* _TASK REQUIREMENTS_: Reproduce exactly, and only, the lines below from the one containing "set_input_delay 2.0000 -clock" through the one containing "pass (SYNTH_ARGS=-noabc), so".

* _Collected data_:
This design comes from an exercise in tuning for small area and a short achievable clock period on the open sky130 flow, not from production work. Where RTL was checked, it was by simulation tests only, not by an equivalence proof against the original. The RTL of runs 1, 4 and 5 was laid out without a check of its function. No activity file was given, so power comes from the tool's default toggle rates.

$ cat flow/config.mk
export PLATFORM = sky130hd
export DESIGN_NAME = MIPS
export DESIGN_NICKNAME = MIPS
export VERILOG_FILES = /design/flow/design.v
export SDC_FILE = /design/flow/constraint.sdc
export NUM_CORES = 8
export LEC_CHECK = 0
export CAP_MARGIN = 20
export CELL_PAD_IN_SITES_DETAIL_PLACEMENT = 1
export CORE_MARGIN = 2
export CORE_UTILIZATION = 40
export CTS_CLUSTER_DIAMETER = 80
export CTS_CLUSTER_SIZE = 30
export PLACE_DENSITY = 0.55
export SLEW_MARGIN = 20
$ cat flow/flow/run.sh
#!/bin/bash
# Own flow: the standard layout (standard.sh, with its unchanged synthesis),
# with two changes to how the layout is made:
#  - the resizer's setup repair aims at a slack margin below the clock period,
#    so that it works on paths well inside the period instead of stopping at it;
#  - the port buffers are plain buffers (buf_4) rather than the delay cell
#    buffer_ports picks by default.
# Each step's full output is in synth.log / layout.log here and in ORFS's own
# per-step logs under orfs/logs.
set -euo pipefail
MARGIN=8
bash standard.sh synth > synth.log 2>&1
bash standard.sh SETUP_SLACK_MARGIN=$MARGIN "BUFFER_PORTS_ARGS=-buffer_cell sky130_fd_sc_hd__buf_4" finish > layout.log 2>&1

---

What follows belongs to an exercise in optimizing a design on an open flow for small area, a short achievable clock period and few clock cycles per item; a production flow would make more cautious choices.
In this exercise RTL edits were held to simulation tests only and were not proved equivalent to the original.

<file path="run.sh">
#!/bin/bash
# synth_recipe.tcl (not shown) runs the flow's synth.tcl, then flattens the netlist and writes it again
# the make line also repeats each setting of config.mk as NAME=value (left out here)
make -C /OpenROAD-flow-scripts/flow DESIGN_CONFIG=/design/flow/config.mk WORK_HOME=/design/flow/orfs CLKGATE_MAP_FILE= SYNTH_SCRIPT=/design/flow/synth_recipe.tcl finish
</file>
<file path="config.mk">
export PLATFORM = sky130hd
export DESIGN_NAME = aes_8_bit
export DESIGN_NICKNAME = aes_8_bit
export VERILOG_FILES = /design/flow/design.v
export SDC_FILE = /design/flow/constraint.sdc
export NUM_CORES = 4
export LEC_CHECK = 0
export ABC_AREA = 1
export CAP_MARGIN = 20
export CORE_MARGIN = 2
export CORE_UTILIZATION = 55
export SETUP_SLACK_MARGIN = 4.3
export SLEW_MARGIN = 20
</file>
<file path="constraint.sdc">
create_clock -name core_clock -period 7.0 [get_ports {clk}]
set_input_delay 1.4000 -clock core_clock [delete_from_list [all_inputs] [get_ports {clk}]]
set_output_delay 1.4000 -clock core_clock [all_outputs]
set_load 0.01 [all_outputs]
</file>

--

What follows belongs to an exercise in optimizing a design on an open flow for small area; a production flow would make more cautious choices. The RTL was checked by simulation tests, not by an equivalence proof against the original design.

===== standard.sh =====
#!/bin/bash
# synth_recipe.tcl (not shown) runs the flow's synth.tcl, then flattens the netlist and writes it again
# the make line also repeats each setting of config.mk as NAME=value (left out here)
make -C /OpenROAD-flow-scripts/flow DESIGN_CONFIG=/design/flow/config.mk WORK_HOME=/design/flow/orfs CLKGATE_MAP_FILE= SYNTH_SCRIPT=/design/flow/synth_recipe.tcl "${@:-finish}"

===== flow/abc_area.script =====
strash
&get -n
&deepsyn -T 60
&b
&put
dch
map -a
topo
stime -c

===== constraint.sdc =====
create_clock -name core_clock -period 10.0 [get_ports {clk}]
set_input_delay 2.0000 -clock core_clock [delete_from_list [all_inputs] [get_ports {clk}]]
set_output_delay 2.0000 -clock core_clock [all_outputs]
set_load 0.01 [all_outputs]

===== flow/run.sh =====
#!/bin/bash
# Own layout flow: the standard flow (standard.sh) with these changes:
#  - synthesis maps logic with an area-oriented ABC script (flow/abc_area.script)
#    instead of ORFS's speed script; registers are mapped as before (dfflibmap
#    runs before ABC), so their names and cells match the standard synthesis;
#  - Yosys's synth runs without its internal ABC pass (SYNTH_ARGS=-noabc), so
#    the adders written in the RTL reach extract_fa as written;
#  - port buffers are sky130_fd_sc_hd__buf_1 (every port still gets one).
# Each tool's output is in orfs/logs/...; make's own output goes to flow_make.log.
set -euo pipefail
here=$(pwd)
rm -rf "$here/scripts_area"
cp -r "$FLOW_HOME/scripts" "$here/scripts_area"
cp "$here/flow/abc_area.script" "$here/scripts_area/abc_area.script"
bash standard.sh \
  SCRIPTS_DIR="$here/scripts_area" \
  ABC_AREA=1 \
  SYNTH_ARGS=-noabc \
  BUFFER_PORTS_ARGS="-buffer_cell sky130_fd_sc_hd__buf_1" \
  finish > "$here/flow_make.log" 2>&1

* _ANSWER AREA_:
set_input_delay 2.0000 -clock core_clock [delete_from_list [all_inputs] [get_ports {clk}]]
set_output_delay 2.0000 -clock core_clock [all_outputs]
set_load 0.01 [all_outputs]

===== flow/run.sh =====
#!/bin/bash
# Own layout flow: the standard flow (standard.sh) with these changes:
#  - synthesis maps logic with an area-oriented ABC script (flow/abc_area.script)
#    instead of ORFS's speed script; registers are mapped as before (dfflibmap
#    runs before ABC), so their names and cells match the standard synthesis;
#  - Yosys's synth runs without its internal ABC pass (SYNTH_ARGS=-noabc), so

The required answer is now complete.